Thursday, January 6, 2011

Acupuncture

I have been reading some information on various types of more natural ways to do things.
I want to be as healthy as I can!

Acupuncture sounds interesting, but I have never been a fan of needles. I had my first acupuncture treatment and it was awesome. Besides that my little girl (9 month old foster child), was rushed to the ER with another seizure :( I am looking forward to my next appointment next week. My health insurance plan even covers it.

Foster Parenting 2010

This year I have managed to have 12 foster children in my home at different times. The ages have ranged from twenty something days old to 11 years old. I have not been able to take in all of the children that I have been asked to.



I increased my number that I would keep at a time. I had times with three children in my home. It would have been better if I had not had 3 itty bitty ones in my home at the same time. Learned one thing from that experience - 3 carseats will fit in the back of a Prius! Never would have imagined that. The ages of children probably matter more so than the number, but I haven't managed to get a variety of ages that worked well together. 3 babies is way too much for me by myself.



3 were my foster children...

5 were regular respites I took at different times throughout the year...

4 were one time respites for 10 days or less...



This was the first year that I seriously considered adoption, and yes, it was after I got attached to a particular child. The seed had been planted in my head previously, but never seriously considered it because that is a decision that would follow me for the rest of my life.



There have been many lessons learned from every single one of these children, but I still have many more lessons to learn as well.

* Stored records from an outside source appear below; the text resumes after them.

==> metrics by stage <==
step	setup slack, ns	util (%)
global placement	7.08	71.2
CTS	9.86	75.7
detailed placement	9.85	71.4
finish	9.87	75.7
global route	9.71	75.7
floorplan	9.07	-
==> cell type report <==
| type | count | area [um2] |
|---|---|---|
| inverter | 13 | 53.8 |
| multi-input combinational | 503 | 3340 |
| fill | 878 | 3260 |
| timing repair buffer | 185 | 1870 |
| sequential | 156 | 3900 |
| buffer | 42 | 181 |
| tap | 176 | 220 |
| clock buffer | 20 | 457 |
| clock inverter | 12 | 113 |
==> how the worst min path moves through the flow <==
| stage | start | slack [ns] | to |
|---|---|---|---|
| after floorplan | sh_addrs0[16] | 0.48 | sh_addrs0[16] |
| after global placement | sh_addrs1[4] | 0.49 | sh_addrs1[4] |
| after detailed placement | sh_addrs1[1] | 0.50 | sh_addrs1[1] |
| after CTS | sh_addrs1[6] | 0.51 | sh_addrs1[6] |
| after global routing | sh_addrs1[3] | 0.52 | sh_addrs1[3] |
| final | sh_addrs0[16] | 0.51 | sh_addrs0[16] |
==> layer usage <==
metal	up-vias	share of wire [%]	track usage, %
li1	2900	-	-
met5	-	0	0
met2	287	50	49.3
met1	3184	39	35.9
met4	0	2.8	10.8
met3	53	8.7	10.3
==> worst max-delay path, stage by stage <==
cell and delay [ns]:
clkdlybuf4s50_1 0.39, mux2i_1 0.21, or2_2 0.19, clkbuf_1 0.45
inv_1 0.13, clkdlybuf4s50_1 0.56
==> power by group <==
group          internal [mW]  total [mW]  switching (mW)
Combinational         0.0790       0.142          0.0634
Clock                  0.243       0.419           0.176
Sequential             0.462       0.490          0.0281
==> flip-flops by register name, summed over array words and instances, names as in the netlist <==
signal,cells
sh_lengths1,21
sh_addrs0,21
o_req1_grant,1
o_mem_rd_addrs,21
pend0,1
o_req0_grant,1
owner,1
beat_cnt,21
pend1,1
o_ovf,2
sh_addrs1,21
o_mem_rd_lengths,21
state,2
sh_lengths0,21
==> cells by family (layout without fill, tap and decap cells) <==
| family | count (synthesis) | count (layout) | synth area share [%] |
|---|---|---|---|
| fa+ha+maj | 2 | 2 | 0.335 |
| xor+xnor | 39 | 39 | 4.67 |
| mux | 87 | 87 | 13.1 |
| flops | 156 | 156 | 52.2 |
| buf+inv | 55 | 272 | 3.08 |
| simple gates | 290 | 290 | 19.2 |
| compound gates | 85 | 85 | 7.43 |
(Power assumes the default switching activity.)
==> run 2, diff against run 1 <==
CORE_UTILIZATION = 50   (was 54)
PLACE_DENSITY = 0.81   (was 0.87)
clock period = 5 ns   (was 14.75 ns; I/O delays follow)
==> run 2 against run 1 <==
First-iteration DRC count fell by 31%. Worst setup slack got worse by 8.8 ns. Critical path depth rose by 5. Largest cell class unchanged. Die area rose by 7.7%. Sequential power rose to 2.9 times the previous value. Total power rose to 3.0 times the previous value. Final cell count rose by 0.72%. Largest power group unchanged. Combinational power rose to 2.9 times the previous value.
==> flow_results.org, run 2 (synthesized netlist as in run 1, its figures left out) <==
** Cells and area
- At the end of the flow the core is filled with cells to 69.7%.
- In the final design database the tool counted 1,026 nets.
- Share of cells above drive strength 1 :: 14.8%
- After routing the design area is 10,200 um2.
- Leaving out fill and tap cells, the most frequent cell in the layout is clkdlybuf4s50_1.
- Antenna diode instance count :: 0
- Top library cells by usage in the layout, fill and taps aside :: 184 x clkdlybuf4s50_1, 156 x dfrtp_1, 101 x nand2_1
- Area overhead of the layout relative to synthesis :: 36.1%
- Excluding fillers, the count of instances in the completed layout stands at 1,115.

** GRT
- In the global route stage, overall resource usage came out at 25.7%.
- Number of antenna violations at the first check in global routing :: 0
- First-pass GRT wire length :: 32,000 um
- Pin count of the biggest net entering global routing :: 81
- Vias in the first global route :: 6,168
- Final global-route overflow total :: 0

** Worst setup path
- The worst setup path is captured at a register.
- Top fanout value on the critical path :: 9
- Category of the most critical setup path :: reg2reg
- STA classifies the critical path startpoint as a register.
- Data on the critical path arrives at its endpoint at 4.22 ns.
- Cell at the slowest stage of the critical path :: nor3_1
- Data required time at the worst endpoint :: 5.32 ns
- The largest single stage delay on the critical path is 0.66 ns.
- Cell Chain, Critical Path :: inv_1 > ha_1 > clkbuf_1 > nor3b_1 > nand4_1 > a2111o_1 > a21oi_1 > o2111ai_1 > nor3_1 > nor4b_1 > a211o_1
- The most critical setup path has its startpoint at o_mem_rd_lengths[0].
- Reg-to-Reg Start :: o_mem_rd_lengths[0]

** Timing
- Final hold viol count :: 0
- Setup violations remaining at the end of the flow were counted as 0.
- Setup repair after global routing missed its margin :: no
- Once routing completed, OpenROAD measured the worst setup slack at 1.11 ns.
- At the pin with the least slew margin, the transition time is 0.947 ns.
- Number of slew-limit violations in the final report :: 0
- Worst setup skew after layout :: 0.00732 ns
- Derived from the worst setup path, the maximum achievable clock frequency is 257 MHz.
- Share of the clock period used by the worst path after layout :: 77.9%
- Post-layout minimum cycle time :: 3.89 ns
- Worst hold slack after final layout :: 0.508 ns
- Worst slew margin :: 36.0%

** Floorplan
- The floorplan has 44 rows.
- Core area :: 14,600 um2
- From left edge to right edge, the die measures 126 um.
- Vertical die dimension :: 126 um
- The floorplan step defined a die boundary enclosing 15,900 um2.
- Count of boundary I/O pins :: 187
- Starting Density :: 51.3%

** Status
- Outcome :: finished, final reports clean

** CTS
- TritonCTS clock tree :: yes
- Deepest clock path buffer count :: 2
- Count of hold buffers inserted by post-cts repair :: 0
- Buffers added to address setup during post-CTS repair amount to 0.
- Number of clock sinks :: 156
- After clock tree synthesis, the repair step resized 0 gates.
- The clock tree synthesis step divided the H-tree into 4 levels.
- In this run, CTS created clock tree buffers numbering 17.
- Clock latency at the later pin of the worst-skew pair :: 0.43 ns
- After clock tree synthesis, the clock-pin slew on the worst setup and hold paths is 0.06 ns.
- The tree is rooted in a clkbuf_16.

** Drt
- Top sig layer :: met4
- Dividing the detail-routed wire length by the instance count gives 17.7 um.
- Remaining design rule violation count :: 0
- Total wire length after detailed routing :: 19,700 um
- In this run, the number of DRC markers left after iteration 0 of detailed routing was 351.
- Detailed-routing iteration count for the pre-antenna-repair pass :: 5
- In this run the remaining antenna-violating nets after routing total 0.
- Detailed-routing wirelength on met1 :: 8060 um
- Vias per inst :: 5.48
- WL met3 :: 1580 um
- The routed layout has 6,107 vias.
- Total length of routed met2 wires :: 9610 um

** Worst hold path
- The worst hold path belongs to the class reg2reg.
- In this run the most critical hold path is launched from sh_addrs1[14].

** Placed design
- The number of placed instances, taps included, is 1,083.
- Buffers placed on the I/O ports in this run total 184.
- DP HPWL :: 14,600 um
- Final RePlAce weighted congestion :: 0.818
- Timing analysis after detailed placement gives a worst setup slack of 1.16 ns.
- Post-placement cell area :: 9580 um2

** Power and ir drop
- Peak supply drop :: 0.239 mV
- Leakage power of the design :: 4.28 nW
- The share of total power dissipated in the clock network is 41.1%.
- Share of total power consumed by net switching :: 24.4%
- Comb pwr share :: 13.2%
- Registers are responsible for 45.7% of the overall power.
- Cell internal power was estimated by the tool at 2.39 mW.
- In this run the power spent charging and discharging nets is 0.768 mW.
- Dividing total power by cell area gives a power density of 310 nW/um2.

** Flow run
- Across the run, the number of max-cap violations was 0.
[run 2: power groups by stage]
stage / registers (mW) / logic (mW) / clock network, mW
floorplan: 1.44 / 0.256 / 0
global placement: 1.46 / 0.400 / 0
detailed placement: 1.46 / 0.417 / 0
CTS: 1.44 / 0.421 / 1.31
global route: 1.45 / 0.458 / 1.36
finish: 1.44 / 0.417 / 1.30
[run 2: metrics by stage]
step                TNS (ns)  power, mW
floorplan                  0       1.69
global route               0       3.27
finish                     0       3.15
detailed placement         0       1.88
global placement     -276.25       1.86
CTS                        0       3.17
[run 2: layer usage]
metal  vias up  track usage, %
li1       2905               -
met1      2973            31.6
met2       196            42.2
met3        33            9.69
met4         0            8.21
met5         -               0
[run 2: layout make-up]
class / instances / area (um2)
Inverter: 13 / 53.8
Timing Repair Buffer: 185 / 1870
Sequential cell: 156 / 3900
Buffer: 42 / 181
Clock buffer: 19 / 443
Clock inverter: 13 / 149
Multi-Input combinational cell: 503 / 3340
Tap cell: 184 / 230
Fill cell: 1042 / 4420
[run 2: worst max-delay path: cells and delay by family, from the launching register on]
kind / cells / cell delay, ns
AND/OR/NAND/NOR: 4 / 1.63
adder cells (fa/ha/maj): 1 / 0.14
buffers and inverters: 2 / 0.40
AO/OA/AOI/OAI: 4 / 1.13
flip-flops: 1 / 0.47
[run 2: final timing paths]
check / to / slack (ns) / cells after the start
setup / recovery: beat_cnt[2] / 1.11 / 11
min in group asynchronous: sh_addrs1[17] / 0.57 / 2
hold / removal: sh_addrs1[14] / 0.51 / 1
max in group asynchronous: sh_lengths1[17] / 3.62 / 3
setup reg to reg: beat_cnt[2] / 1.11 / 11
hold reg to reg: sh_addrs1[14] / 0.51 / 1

I have learned that children need very little other than love to be happy! Adults should learn from children and find what things they can do to make themselves happy without having the need to buy so much stuff. My very first two foster children who were Irish twins, a baby and a one year old came to me with very few belongings. I tried to buy them everything. I felt bad that they didn't seem to like any of the toys I got them. I didn't know what I was doing wrong. They loved to play with my 12 packs of diet coke more than anything. I look back when I used to go to my grandma's house and play with all of her canned vegetables and wash cloths that I liked to make all of my relatives and their pets hats out of. I enjoyed that, but no idea of why! I had plenty of toys and things to do.

2011

Not such a great start to the new year. But, perhaps the worst part of the year is already over!

The night before last, my 9 month old foster child was moved to her new adoptive home. I was planning on adopting her, but her medical issues were more than I could handle alone. I never thought anybody could ever be good enough for her, but I was pleasantly shocked. I do not think I could have handpicked a better family for her. They seemed wonderful and I am so happy! She needs somebody to be with her all of the time and she now has a stay at home which is something I would never be able to be if I was adopting her alone. For the past few weeks, she had a playmate in my home.

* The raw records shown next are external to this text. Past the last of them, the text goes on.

`src/rtl/tone_voice_bank_pkg.sv`:
```
// Shared types, limits and the 16-bit saturation helper for tone_voice_bank.
package tone_voice_bank_pkg;

  typedef enum logic [1:0] {
    ENV_OFF     = 2'd0,
    ENV_ATTACK  = 2'd1,
    ENV_SUSTAIN = 2'd2,
    ENV_RELEASE = 2'd3
  } env_state_t;

  typedef enum logic [1:0] {
    FR_IDLE  = 2'd0,
    FR_ACCUM = 2'd1,
    FR_OUT   = 2'd2
  } frame_state_t;

  localparam int unsigned ENV_MAX = 255;
  localparam int          PCM_MAX = 32767;
  localparam int          PCM_MIN = -32768;

  function automatic logic signed [15:0] sat16(input logic signed [31:0] x);
    if (x > PCM_MAX) return 16'(PCM_MAX);
    if (x < PCM_MIN) return 16'(PCM_MIN);
    return 16'(x);
  endfunction

endpackage

```
`src/rtl/tone_voice_shaper.sv`:
```
// Per-voice waveform shaper: square always, triangle when
// TONE_VOICE_BANK_TRIANGLE_EN is defined (selected by wave_sel_i).
module tone_voice_shaper
  import tone_voice_bank_pkg::*;
(
  input  logic [8:0]         ph_i,
  input  logic [7:0]         env_i,
  input  logic               wave_sel_i,
  output logic signed [15:0] sample_c
);

  logic signed [15:0] sq_c;
  assign sq_c = ph_i[8] ? -$signed({1'b0, env_i, 7'b0}) : $signed({1'b0, env_i, 7'b0});

`ifdef TONE_VOICE_BANK_TRIANGLE_EN
  logic [7:0]         f_c;
  logic signed [8:0]  fc_c;
  logic signed [17:0] prod_c;

  // Fold the lower phase byte into a rising/falling ramp centred on zero.
  assign f_c      = ph_i[8] ? ~ph_i[7:0] : ph_i[7:0];
  assign fc_c     = $signed({1'b0, f_c}) - 9'sd128;
  assign prod_c   = fc_c * $signed({1'b0, env_i});
  assign sample_c = wave_sel_i ? 16'(prod_c) : sq_c;
`else
  logic unused_tri;
  assign unused_tri = ^{wave_sel_i, ph_i[7:0]};
  assign sample_c   = sq_c;
`endif

endmodule

```
`src/rtl/tone_voice_bank.sv`:
```
// Polyphonic phase-accumulator tone bank with per-voice ASR envelopes,
// time-multiplexed mix and saturating PCM output. Option: TONE_VOICE_BANK_TRIANGLE_EN.
module tone_voice_bank
  import tone_voice_bank_pkg::*;
#(
  parameter int unsigned VOICES       = 8,
  parameter int unsigned PHASE_W      = 24,
  parameter int unsigned SAMPLE_DIV   = 1042,
  parameter int unsigned ATTACK_STEP  = 8,
  parameter int unsigned RELEASE_STEP = 4
) (
  input  logic                       clk,
  input  logic                       reset_n,
  input  logic [VOICES-1:0]          key,
  input  logic [VOICES*PHASE_W-1:0]  pitch_inc,
  input  logic [VOICES-1:0]          wave_sel,
  input  logic                       low_batt,
  output logic signed [15:0]         pcm_out,
  output logic                       sample_stb,
  output logic [VOICES-1:0]          active
);

  localparam int unsigned DIV_W  = $clog2(SAMPLE_DIV);
  localparam int unsigned VIDX_W = (VOICES > 1) ? $clog2(VOICES) : 1;
  localparam int unsigned ACC_W  = (16 + $clog2(VOICES) > 17) ? 16 + $clog2(VOICES) : 17;

  if (VOICES < 1) begin : g_err_voices
    $error("VOICES must be >= 1");
  end
  if (PHASE_W < 9) begin : g_err_phase
    $error("PHASE_W must be >= 9");
  end
  if (SAMPLE_DIV < VOICES + 2) begin : g_err_div
    $error("SAMPLE_DIV must be >= VOICES+2");
  end
  if (ATTACK_STEP < 1 || ATTACK_STEP > 255 || RELEASE_STEP < 1 || RELEASE_STEP > 255) begin : g_err_step
    $error("ATTACK_STEP/RELEASE_STEP must be 1..255");
  end

  logic [DIV_W-1:0]        div_q, div_d;
  frame_state_t            fs_q, fs_d;
  logic [VIDX_W-1:0]       vidx_q, vidx_d;
  logic signed [ACC_W-1:0] acc_q, acc_d;
  logic [VOICES-1:0]       key_snap_q;
  logic                    lb_snap_q;
  logic signed [15:0]      pcm_q;
  logic                    stb_q;
  logic [VOICES-1:0]       active_q;

  logic [PHASE_W-1:0]      phase_q [VOICES];
  logic [7:0]              env_q   [VOICES];
  env_state_t              st_q    [VOICES];

  logic                    tick_c, last_c;
  logic [PHASE_W-1:0]      cur_ph, inc_c, ph_d;
  logic [7:0]              cur_env, env_up, env_dn, env_d;
  env_state_t              cur_st, st_d;
  logic                    cur_key;
  logic signed [15:0]      voice_sample_c;
  logic signed [ACC_W-1:0] acc_sum_c, mix_c;

  assign tick_c    = (div_q == DIV_W'(SAMPLE_DIV - 1));
  assign last_c    = (fs_q == FR_ACCUM) && (vidx_q == VIDX_W'(VOICES - 1));
  assign div_d     = tick_c ? '0 : div_q + DIV_W'(1);
  assign cur_ph    = phase_q[vidx_q];
  assign cur_env   = env_q[vidx_q];
  assign cur_st    = st_q[vidx_q];
  assign cur_key   = key_snap_q[vidx_q];
  assign acc_sum_c = acc_q + ACC_W'(voice_sample_c);
  assign mix_c     = lb_snap_q ? (acc_sum_c >>> 1) : acc_sum_c;

  always_comb begin
    inc_c = '0;
    for (int i = 0; i < VOICES; i++) begin
      if (vidx_q == VIDX_W'(i)) inc_c = pitch_inc[i*PHASE_W +: PHASE_W];
    end
  end

  tone_voice_shaper u_shaper (
    .ph_i       (cur_ph[PHASE_W-1 -: 9]),
    .env_i      (cur_env),
    .wave_sel_i (wave_sel[vidx_q]),
    .sample_c   (voice_sample_c)
  );

  // Envelope/phase update for the voice in the arithmetic slot; step applies on the transition frame.
  always_comb begin
    env_up = ((9'(cur_env) + 9'(ATTACK_STEP)) >= 9'(ENV_MAX)) ? 8'(ENV_MAX) : cur_env + 8'(ATTACK_STEP);
    env_dn = (cur_env <= 8'(RELEASE_STEP)) ? 8'd0 : cur_env - 8'(RELEASE_STEP);
    st_d   = cur_st;
    env_d  = cur_env;
    ph_d   = (cur_st != ENV_OFF) ? cur_ph + inc_c : cur_ph;
    if (cur_key && cur_st != ENV_SUSTAIN) begin
      if (cur_st == ENV_OFF) ph_d = '0;
      env_d = env_up;
      st_d  = (env_up == 8'(ENV_MAX)) ? ENV_SUSTAIN : ENV_ATTACK;
    end else if (!cur_key && cur_st != ENV_OFF) begin
      env_d = env_dn;
      st_d  = (env_dn == 8'd0) ? ENV_OFF : ENV_RELEASE;
    end
  end

  // Frame sequencer: IDLE -> ACCUM (one voice per cycle) -> OUT.
  always_comb begin
    fs_d   = fs_q;
    vidx_d = vidx_q;
    acc_d  = acc_q;
    case (fs_q)
      FR_IDLE: begin
        if (tick_c) begin
          fs_d   = FR_ACCUM;
          vidx_d = '0;
          acc_d  = '0;
        end
      end
      FR_ACCUM: begin
        acc_d  = acc_sum_c;
        vidx_d = vidx_q + VIDX_W'(1);
        if (last_c) begin
          fs_d   = FR_OUT;
          vidx_d = '0;
        end
      end
      FR_OUT:  fs_d = FR_IDLE;
      default: fs_d = FR_IDLE;
    endcase
  end

  always_ff @(posedge clk or negedge reset_n) begin
    if (!reset_n) begin
      div_q      <= '0;
      fs_q       <= FR_IDLE;
      vidx_q     <= '0;
      acc_q      <= '0;
      key_snap_q <= '0;
      lb_snap_q  <= 1'b0;
      pcm_q      <= '0;
      stb_q      <= 1'b0;
    end else begin
      div_q  <= div_d;
      fs_q   <= fs_d;
      vidx_q <= vidx_d;
      acc_q  <= acc_d;
      stb_q  <= last_c;
      if (tick_c) begin
        key_snap_q <= key;
        lb_snap_q  <= low_batt;
      end
      if (last_c) pcm_q <= sat16(32'(mix_c));
    end
  end

  always_ff @(posedge clk or negedge reset_n) begin
    if (!reset_n) begin
      for (int i = 0; i < VOICES; i++) begin
        phase_q[i] <= '0;
        env_q[i]   <= '0;
        st_q[i]    <= ENV_OFF;
      end
      active_q <= '0;
    end else if (fs_q == FR_ACCUM) begin
      phase_q[vidx_q]  <= ph_d;
      env_q[vidx_q]    <= env_d;
      st_q[vidx_q]     <= st_d;
      active_q[vidx_q] <= (st_d != ENV_OFF);
    end
  end

  assign pcm_out    = pcm_q;
  assign sample_stb = stb_q;
  assign active     = active_q;

endmodule

```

I was asked to keep her "playmate" while she is in foster care, but wasn't going to be able to keep both for an indefinite time period because having a 7 and 9 month old has been a bit overwhelming to me, especially with the holidays, work, and just life I guess. The 9 month old's worsening medical issues definitely complicated things. Then, all of the time we spent at doctors and hospitals caused me to start catching things and becoming ill at the time I needed my health the most.

Now, that my 9 month old is going to be adopted by another family, I am opening my doors and planning to keep the 7 month old as long as needed. She is a foster child and should be reunified with her biological family in the future.

I guess sometimes in the midst of me trying to take care of everybody else, I need to take care of myself.